Macquarie downgrade: "Buy" → "Neutral".
Target price cut: ₩125,000 → ₩64,000 (-48.8%).
2026 HBM revenue forecast:
Samsung: $13 billion
SK Hynix: $30 billion (2.3x higher)
Primary reasons for downgrade:
Memory downcycle, DRAM oversupply, ASP declines, HBM supply delays.
Opinion
Macquarie’s drastic target price cut is a major warning sign. While domestic brokerages are making gradual reductions, Macquarie is directly addressing the structural issues in Samsung’s business.
The HBM market gap is particularly concerning—Samsung’s 2026 revenue is projected to be only 43% of SK Hynix’s. This is not just a temporary setback but a sign of long-term competitive erosion.
The Korean market’s expectation of a "DRAM supply shift to a shortage" in 2025 could be overly optimistic, reflecting a bullish bias rather than reality.
Core Sell Point
Samsung’s weakened position in HBM and potential loss of DRAM market leadership are structural risks, not short-term setbacks. The stock price has yet to fully reflect these long-term competitive weaknesses.
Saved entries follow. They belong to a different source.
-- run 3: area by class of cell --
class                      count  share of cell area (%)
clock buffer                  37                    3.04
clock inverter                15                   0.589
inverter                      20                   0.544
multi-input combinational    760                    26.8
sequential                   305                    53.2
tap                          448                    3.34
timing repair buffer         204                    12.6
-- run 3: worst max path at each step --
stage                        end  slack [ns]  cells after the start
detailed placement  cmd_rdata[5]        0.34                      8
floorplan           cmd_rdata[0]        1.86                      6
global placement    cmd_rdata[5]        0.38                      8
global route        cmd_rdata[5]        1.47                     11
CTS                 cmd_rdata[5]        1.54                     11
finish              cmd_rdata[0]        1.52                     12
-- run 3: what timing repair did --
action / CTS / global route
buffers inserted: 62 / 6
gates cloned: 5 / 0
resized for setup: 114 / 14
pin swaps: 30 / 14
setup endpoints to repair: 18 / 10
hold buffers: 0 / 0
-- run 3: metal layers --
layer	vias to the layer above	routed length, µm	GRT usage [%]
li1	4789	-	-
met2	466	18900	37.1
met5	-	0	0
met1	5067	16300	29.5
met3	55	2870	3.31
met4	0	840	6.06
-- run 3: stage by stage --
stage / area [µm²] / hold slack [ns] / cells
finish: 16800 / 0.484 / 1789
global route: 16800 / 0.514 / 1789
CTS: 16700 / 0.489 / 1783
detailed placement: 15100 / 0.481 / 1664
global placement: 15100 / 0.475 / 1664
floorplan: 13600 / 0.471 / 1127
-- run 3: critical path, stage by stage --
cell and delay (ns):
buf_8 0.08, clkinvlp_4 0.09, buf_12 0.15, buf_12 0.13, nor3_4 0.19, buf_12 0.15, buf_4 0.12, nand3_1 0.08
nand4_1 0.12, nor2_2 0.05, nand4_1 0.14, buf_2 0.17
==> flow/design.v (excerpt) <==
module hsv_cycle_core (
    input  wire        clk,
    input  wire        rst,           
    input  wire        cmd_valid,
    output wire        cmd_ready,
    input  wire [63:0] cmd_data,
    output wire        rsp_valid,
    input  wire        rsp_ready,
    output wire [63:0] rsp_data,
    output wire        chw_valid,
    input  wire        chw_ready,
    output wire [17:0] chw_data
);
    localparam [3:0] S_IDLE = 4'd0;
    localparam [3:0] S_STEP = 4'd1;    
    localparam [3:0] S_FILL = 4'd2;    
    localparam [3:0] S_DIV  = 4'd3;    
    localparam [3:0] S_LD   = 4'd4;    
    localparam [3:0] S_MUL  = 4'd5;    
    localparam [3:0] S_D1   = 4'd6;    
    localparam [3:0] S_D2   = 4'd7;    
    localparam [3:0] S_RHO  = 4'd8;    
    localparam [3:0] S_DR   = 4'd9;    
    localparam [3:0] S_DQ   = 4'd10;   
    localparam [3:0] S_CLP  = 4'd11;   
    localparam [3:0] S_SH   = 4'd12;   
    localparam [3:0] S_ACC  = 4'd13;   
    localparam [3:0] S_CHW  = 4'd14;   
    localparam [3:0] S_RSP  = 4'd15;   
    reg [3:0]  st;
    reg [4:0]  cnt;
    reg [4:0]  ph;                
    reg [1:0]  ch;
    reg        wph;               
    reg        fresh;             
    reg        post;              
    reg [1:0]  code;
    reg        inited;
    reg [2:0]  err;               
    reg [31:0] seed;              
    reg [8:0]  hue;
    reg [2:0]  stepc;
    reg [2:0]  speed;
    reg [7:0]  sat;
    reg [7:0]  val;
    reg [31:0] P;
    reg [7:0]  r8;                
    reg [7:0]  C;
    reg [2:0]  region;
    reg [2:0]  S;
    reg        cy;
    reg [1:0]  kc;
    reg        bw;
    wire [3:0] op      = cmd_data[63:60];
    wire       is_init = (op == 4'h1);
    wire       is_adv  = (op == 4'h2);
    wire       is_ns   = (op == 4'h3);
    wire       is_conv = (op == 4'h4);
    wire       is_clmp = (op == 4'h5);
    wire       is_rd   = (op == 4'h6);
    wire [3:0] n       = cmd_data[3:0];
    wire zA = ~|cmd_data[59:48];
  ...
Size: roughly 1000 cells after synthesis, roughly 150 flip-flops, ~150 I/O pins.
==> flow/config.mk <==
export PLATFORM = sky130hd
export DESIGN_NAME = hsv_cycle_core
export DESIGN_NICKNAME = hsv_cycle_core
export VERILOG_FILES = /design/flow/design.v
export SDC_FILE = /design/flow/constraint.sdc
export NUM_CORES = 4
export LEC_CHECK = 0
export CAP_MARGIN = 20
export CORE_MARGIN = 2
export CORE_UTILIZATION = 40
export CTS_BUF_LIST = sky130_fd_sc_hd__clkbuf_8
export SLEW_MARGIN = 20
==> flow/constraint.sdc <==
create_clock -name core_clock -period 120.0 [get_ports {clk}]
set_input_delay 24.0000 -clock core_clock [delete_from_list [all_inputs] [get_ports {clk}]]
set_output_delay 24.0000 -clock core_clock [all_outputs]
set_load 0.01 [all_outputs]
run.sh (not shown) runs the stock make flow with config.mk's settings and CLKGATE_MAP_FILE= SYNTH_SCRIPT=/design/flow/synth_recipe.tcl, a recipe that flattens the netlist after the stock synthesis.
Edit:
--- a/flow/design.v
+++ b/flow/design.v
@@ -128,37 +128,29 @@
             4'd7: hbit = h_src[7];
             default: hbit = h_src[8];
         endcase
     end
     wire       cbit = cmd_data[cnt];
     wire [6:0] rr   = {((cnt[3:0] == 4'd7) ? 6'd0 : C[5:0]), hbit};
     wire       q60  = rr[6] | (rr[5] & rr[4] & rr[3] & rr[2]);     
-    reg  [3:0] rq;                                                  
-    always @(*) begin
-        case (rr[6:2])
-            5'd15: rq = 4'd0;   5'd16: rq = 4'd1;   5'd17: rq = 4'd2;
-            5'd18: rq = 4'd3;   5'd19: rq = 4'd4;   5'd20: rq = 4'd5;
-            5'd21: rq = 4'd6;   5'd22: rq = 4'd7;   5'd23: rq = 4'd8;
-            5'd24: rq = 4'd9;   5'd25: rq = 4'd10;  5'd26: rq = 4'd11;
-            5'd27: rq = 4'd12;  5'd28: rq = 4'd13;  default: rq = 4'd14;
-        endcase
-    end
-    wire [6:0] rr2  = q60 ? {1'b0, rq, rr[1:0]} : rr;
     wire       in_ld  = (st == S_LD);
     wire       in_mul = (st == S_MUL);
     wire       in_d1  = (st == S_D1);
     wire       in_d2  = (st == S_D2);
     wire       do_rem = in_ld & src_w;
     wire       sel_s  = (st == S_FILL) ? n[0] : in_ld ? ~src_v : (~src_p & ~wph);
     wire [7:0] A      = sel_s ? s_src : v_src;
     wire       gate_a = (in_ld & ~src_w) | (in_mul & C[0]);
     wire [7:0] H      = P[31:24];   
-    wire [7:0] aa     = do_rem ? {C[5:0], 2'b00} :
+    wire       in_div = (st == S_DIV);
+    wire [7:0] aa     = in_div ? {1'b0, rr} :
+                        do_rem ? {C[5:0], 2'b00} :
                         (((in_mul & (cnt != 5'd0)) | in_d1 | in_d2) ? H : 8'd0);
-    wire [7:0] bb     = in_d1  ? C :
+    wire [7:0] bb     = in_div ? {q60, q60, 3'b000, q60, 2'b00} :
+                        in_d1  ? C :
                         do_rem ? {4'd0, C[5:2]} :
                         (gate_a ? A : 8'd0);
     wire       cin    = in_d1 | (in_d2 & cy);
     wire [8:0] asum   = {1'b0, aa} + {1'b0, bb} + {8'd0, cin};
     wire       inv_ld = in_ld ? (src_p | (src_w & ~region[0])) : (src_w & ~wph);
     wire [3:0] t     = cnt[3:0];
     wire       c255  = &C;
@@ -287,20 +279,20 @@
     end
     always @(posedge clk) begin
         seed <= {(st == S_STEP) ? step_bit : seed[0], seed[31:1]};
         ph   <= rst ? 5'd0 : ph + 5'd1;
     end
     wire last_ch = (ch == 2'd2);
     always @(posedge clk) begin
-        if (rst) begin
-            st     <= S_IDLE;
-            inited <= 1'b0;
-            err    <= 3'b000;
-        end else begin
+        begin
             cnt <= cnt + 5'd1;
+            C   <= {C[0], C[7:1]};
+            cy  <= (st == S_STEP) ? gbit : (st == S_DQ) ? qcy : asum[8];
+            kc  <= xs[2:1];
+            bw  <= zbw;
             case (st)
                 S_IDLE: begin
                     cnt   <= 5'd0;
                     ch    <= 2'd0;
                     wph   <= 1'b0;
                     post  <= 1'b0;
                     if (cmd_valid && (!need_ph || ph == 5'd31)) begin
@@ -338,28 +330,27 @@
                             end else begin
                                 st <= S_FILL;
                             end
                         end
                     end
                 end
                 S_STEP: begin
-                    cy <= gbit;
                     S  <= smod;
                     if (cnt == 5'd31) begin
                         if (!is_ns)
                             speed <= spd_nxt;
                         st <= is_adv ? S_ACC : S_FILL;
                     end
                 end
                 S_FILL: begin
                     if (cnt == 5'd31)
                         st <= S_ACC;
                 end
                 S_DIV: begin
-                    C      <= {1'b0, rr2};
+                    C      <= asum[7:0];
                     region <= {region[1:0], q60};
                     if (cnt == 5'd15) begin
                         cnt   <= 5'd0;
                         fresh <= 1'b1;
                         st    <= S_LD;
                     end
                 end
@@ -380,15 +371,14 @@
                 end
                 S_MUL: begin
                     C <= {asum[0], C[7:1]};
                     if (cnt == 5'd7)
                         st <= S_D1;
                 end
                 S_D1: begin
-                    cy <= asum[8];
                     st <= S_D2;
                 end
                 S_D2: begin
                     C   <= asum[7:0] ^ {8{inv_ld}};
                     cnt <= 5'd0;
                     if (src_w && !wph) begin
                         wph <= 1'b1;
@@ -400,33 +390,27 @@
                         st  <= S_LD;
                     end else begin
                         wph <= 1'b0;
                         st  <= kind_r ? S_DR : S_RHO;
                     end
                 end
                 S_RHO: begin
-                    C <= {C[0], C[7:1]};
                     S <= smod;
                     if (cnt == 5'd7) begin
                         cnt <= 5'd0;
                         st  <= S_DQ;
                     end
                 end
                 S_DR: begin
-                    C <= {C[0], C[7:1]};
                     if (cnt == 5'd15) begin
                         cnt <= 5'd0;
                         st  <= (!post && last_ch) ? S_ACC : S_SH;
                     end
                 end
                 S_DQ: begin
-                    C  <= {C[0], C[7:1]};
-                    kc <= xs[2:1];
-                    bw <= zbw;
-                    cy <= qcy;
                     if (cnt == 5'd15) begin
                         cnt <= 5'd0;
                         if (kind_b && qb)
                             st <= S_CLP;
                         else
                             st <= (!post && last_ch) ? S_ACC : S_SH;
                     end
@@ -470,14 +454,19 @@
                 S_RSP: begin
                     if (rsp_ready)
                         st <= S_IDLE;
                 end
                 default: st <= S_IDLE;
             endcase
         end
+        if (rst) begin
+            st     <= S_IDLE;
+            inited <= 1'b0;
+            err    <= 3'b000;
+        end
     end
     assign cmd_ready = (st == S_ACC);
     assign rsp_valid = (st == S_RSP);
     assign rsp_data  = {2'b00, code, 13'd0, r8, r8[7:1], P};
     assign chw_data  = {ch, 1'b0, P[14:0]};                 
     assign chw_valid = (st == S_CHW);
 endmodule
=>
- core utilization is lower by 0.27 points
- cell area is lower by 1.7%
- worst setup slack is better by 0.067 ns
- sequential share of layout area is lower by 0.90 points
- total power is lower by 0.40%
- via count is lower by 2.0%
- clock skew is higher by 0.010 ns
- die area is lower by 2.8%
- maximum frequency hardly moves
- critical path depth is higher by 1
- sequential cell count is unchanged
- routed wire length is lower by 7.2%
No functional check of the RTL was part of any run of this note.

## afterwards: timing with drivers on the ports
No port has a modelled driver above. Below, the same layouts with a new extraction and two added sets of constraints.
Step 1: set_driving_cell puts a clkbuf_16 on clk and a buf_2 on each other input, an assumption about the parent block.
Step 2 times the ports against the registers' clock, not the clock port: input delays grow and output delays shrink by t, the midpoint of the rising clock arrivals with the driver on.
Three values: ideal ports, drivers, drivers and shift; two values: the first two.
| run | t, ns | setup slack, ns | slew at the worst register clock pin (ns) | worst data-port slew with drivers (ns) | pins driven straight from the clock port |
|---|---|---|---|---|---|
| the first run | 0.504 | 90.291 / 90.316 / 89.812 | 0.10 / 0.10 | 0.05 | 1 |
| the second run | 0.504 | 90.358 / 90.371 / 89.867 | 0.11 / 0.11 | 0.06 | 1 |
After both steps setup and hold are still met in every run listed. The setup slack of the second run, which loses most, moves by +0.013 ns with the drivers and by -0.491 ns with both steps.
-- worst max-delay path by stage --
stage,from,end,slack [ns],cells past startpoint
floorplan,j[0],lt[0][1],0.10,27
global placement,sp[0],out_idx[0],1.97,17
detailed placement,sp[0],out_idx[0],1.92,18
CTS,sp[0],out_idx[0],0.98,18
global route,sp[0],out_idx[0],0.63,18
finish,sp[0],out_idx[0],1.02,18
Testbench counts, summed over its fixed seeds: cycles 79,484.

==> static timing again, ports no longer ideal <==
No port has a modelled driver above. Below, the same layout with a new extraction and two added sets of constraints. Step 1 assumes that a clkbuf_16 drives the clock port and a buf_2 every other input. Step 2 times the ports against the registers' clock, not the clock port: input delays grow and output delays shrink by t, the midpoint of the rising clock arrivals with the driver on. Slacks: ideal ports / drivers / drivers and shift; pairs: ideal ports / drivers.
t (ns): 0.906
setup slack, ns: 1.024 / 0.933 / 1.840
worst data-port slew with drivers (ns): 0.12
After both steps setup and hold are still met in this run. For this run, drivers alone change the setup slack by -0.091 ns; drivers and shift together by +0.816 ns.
From an optimization exercise on the open Yosys and OpenROAD flow, aimed at small area, a short achievable clock period and few clock cycles per item; shortcuts taken in it are not production practice. In this exercise RTL edits were held to simulation tests only and were not proved equivalent to the original. Power figures rest on the tool's default switching activity, not on a simulated workload.

==> flow/design.v <==
module qvlc_enc (
    input  wire        clk,
    input  wire        rst,         
    input  wire        in_valid,
    output wire        in_ready,
    input  wire [15:0] in_coef,     
    input  wire [3:0]  in_qno,      
    input  wire [1:0]  in_cls,      
    input  wire        in_mode,     
    output wire        out_valid,
    input  wire        out_ready,
    output wire [15:0] out_val,     
    output wire [4:0]  out_len,     
    output wire        out_last,    
    output wire        out_err,     
    output wire [11:0] out_bits     
);
    localparam RL = 64;             
    reg  [RL*9-1:0] ring;           
    wire [8:0]      ring_in;        
    always @(posedge clk)
        ring <= {ring[(RL-1)*9-1:0], ring_in};
    wire [8:0] tap  = ring[61*9 +: 9];    
    reg        rdy;                 
    reg  [5:0] wd;                  
    reg  [6:0] span;                
    reg  [5:0] wj;                  
    reg  [3:0] qe;                  
    reg        c3;                  
    reg        mode;
    reg        werr;                
    reg  [5:0] widx;                
    reg        pv;                  
    reg        pdc;                 
    reg  [7:0] pamp;                
    reg        pneg;                
    reg        pend;
    wire in_fire = in_valid && rdy && !rst;
    function [2:0] shift_of(input [3:0] e, input c, input [1:0] z);
        reg [3:0] qs;
        begin
            qs = e + {2'd0, z};
            shift_of = (qs[3:2] == 2'd0) ? {2'd0, c} : qs[3:1] - 3'd1;
        end
    endfunction
    reg  [2:0] sh;                  
    wire [5:0] wj1   = wj + 6'd1;
    wire [3:0] in_qe = 4'd8 - {1'b0, in_qno[3:1]} - {3'd0, in_qno == 4'd15} +
                       {2'd0, in_cls == 2'd3, 1'b0};
    wire [2:0] sh_n  = (wj == 6'd0) ? shift_of(in_qe, in_cls == 2'd3, {1'b0, in_mode})
                                    : shift_of(qe, c3, mode ? wj1[1:0] : wj1[5:4]);
    wire [14:0] ix  = in_coef[14:0];
    reg         ibig;
    always @(*) begin
        case (sh)
            3'd0:    ibig = in_coef[15] ? !((&ix[14:8])  && (|ix[7:0]))  : (|ix[14:8]);
            3'd1:    ibig = in_coef[15] ? !((&ix[14:9])  && (|ix[8:0]))  : (|ix[14:9]);
            3'd2:    ibig = in_coef[15] ? !((&ix[14:10]) && (|ix[9:0]))  : (|ix[14:10]);
            3'd3:    ibig = in_coef[15] ? !((&ix[14:11]) && (|ix[10:0])) : (|ix[14:11]);
            3'd4:    ibig = in_coef[15] ? !((&ix[14:12]) && (|ix[11:0])) : (|ix[14:12]);
            default: ibig = in_coef[15] ? !((&ix[14:13]) && (|ix[12:0])) : (|ix[14:13]);
        endcase
    end
    wire        x_neg = in_coef[15];
    wire [7:0]  v     = (ix >> sh) ^ {8{x_neg}};
    reg         c;
    always @(*) begin
        case (sh)
            3'd0:    c = x_neg;
            3'd1:    c = x_neg & (ix[0]   == 1'd0);
            3'd2:    c = x_neg & (ix[1:0] == 2'd0);
            3'd3:    c = x_neg & (ix[2:0] == 3'd0);
            3'd4:    c = x_neg & (ix[3:0] == 4'd0);
            default: c = x_neg & (ix[4:0] == 5'd0);
        endcase
    end
    wire [7:0]  q_amp = v + {7'd0, c};
    wire        p_nz  = (pamp != 8'd0);
    assign ring_in = pv ? {pdc || (pneg && p_nz), pdc ? 8'd0 : pamp}
                        : ring[(RL-1)*9 +: 9];
    reg        ract;                
    reg  [5:0] run;
    reg  [5:0] rd;                  
    reg        al;                  
    reg        tz, ta1, ta2, ta3;   
    reg        tm;                  
    reg        lz, la1, lm;         
    reg        ov;                  
    reg [15:0] oval;
    reg  [4:0] olen;
    reg        olast;
    reg        ofirst;              
    reg        oerr;
    reg  [9:0] obits;               
    wire       ospace = !ov || out_ready;
    wire [7:0] amp   = tap[7:0];
    wire       sgn   = tap[8];
    wire [5:0] r     = ract ? run : 6'd0;
    wire       r_0   = (r == 6'd0);
    wire       r_1   = (r == 6'd1);
    wire       r_2   = (r == 6'd2);
    wire       is_eob = tm;
    wire       split1 = tz && !lz && (!la1 || !(r_0 || r_1));
    reg [15:0] t_val;
    reg  [4:0] t_len;
    always @(*) begin
        if (is_eob) begin
            t_val = 16'h0006; t_len = 5'd4;
        end else if (tz) begin                         
            if (r_0) begin t_val = 16'h007C;           t_len = 5'd7;  end
            else     begin t_val = {10'h07E, r};       t_len = 5'd13; end
        end else if (ta1 && r_1) begin
            t_val = {11'd0, 4'b0111, sgn};  t_len = 5'd5;
        end else if (ta1 && r_2) begin
            t_val = {10'd0, 5'b10100, sgn}; t_len = 5'd6;
        end else if (ta1) begin
            t_val = {14'd0, 1'b0, sgn};     t_len = 5'd3;
        end else if (ta2) begin
            t_val = {12'd0, 3'b010, sgn};   t_len = 5'd4;
        end else if (ta3) begin
            t_val = {11'd0, 4'b1000, sgn};  t_len = 5'd5;
        end else begin
            t_val = {7'b1111111, amp, sgn}; t_len = 5'd16;
        end
    end
    wire emit    = is_eob || !tz || split1;
    wire start   = !ract && pend;                       
    wire do_err  = start && werr && ospace;
    wire can_go  = al && (ract || (pend && !werr));
    wire step    = can_go && (!emit || ospace);
    wire load    = (step && emit) || do_err;
    wire s_le63 = (span[6] == 1'b0);
    wire s_64   = (span == 7'd64);
    wire s_65   = (span == 7'd65);
    wire span_ok = do_err || s_le63 || (s_64 && !(in_fire && !step)) ||
                   (s_65 && step && !in_fire);
    wire [6:0] span_n = span + {6'd0, in_fire} - {6'd0, step} - (do_err ? 7'd64 : 7'd0);
    assign in_ready = rdy;
    always @(posedge clk) begin
        if (rst) begin
            rdy    <= 1'b1;
            wd     <= 6'd1;
            rd     <= 6'd2;
            al     <= 1'b1;
            span   <= 7'd0;
            wj     <= 6'd0;
            pv     <= 1'b0;
            pdc    <= 1'b0;
            pend   <= 1'b0;
            ract   <= 1'b0;
            ov     <= 1'b0;
            ofirst <= 1'b1;
        end else begin
            wd   <= in_fire ? wd : wd - 6'd1;
            span <= span_n;
            rdy  <= (in_fire || wd == 6'd2) && span_ok;
            pv   <= in_fire;
            pdc  <= in_fire && (wj == 6'd0);
            if (in_fire) wj <= wj + 6'd1;
            if (in_fire && wj == 6'd63) pend <= 1'b1;
            else if (start && (do_err || step)) pend <= 1'b0;
            rd <= step ? rd : rd - 6'd1;
            al <= step ? al : (rd == 6'd3);
            if (step) begin
                ract <= !is_eob;
                run  <= tz ? r + 6'd1 : 6'd0;
            end
            if (load) ov <= 1'b1;
            else if (out_ready) ov <= 1'b0;
            if (load) ofirst <= do_err || is_eob;
        end
    end
    always @(posedge clk) begin
        if (in_fire && wj == 6'd0) begin
            qe   <= in_qe;
            c3   <= (in_cls == 2'd3);
            mode <= in_mode;
        end
        if (in_fire && wj != 6'd0 && ibig && (!werr || wj == 6'd1)) begin
            werr <= 1'b1;
            widx <= wj;
        end else if (in_fire && wj == 6'd1) begin
            werr <= 1'b0;
        end
        if (in_fire) sh <= sh_n;
        pamp  <= q_amp;
        pneg  <= x_neg;
        lz  <= (ring[59*9 +: 8] == 8'd0);
        la1 <= (ring[59*9 +: 8] == 8'd1);
        lm  <= (ring[59*9 +: 9] == 9'h100);
        tz  <= lz;
        ta1 <= la1;
        tm  <= lm;
        ta2 <= (ring[60*9 +: 8] == 8'd2);
        ta3 <= (ring[60*9 +: 8] == 8'd3);
        if (load) begin
            oerr  <= do_err;
            olast <= do_err || is_eob;
            oval  <= do_err ? {10'd0, widx} : t_val;
            olen  <= do_err ? 5'd0 : t_len;
            obits <= do_err ? 10'd0 : (ofirst ? 10'd0 : obits) + {5'd0, t_len};
        end
    end
    assign out_valid = ov;
    assign out_val   = oval;
    assign out_len   = olen;
    assign out_last  = olast;
    assign out_err   = oerr;
    assign out_bits  = {2'd0, obits};
endmodule
export LEC_CHECK = 0
export CAP_MARGIN = 20
export CORE_MARGIN = 2
export CORE_UTILIZATION = 70
export CTS_CLUSTER_DIAMETER = 80
export CTS_CLUSTER_SIZE = 25
export SETUP_SLACK_MARGIN = 5
export SLEW_MARGIN = 20
create_clock -name core_clock -period 9.0 [get_ports {clk}]
standard.sh (not shown) runs the stock make flow with config.mk's settings and CLKGATE_MAP_FILE= SYNTH_SCRIPT=/design/flow/synth_recipe.tcl, a recipe that flattens the netlist after the stock synthesis.
==> flow/flow/run.sh <==
#!/bin/bash
set -euo pipefail
bash standard.sh finish SETUP_SLACK_MARGIN=6.0 > standard_make.log 2>&1
Testbench counts at the start, summed over its fixed seeds: cycles 21,000, blocks 320.
==> next run, changes <==
Settings changed: CTS_CLUSTER_DIAMETER 80 to 100, CTS_CLUSTER_SIZE 25 to 30.
=> Design area decreases slightly; synthesized cell count stays the same; area after synthesis does not change; sequential cell count does not change; combinational power shrinks by a few percent.

* * *

qvlc_enc, a different RTL version from the one above (not shown whole).
Size in the first run: about 64 I/O pins, about 17000 sq um of cells after synthesis.
## qvlc_enc
module qvlc_enc (
    input  wire        clk,
    input  wire        rst,         
    input  wire        in_valid,
    output wire        in_ready,
    input  wire [15:0] in_coef,     
    input  wire [3:0]  in_qno,      
    input  wire [1:0]  in_cls,      
    input  wire        in_mode,     
    output wire        out_valid,
    input  wire        out_ready,
    output wire [15:0] out_val,     
    output wire [4:0]  out_len,     
    output wire        out_last,    
    output wire        out_err,     
    output wire [11:0] out_bits     
);
    localparam RL = 64;             
    reg  [RL*9-1:0] ring;           
    wire [8:0]      ring_in;        
    always @(posedge clk)
        ring <= {ring[(RL-1)*9-1:0], ring_in};
    wire [8:0] tap  = ring[61*9 +: 9];    
    reg        rdy;                 
    reg  [5:0] wd;                  
    reg  [6:0] sd;
    reg        fd, sd_st, sd_err;
    wire [6:0] span = sd + {6'd0, fd} - {6'd0, sd_st} - {sd_err, 6'd0};
    reg  [5:0] wj;                  
    reg  [3:0] qe;                  
    reg        c3;                  
    reg        mode;
    reg        werr;                
    reg  [5:0] widx;                
    reg        pv;                  
    reg        pdc;                 
    reg  [7:0] pv8;                 
    reg        pc;
    reg        pneg;                
    reg        pend;
    wire in_fire = in_valid && rdy && !rst;
    function [2:0] shift_of(input [3:0] e, input c, input [1:0] z);
        reg [3:0] qs;
        begin
            qs = e + {2'd0, z};
  ...
export LEC_CHECK = 0
export CAP_MARGIN = 20
export CORE_MARGIN = 2
export CORE_UTILIZATION = 55
export CTS_CLUSTER_DIAMETER = 100
export CTS_CLUSTER_SIZE = 30
export SETUP_SLACK_MARGIN = 5
export SLEW_MARGIN = 20
create_clock -name core_clock -period 9.0 [get_ports {clk}]
==> flow/flow/run.sh <==
#!/bin/bash
set -euo pipefail
bash standard.sh finish SETUP_SLACK_MARGIN=6.0 "BUFFER_PORTS_ARGS=-buffer_cell sky130_fd_sc_hd__buf_1" > standard_make.log 2>&1
Testbench counts at the start, summed over its fixed seeds: cycles 21,000, blocks 320.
Global brokerage Macquarie has cut its target price for Samsung Electronics by 50%, citing deteriorating memory market conditions. This follows a similarly bearish outlook from Morgan Stanley, marking another harsh assessment of the Korean semiconductor industry from foreign investment banks.
Macquarie’s Key Takeaways
According to the financial investment industry, Macquarie downgraded Samsung from "Buy" to "Neutral" in a late-September report and cut its target price from ₩125,000 to ₩64,000 (-48.8%).
DRAM Oversupply → ASP (Average Selling Price) is reversing downward.
Weak Demand from Downstream Industries → Pressuring earnings.
HBM Supply Delays to NVIDIA → Weakening stock momentum.
Macquarie even raised the possibility that Samsung could lose its status as the world’s No.1 DRAM supplier.
Additionally, Samsung’s HBM revenue forecast for 2026 is only $13 billion, compared to SK Hynix’s $30 billion—just 43% of its competitor’s projected sales.
How Does This Compare to Korean Brokerages?
While domestic securities firms have also been lowering Samsung’s target price, none have made a cut as drastic as Macquarie’s.
Park Yoo-jin (Kiwoom Securities) argues that DRAM investment is not excessive and believes the market will shift from oversupply (2024) to undersupply (2025).
This contrast suggests that Korean analysts may still be overly optimistic, underestimating the depth of the structural challenges Samsung faces.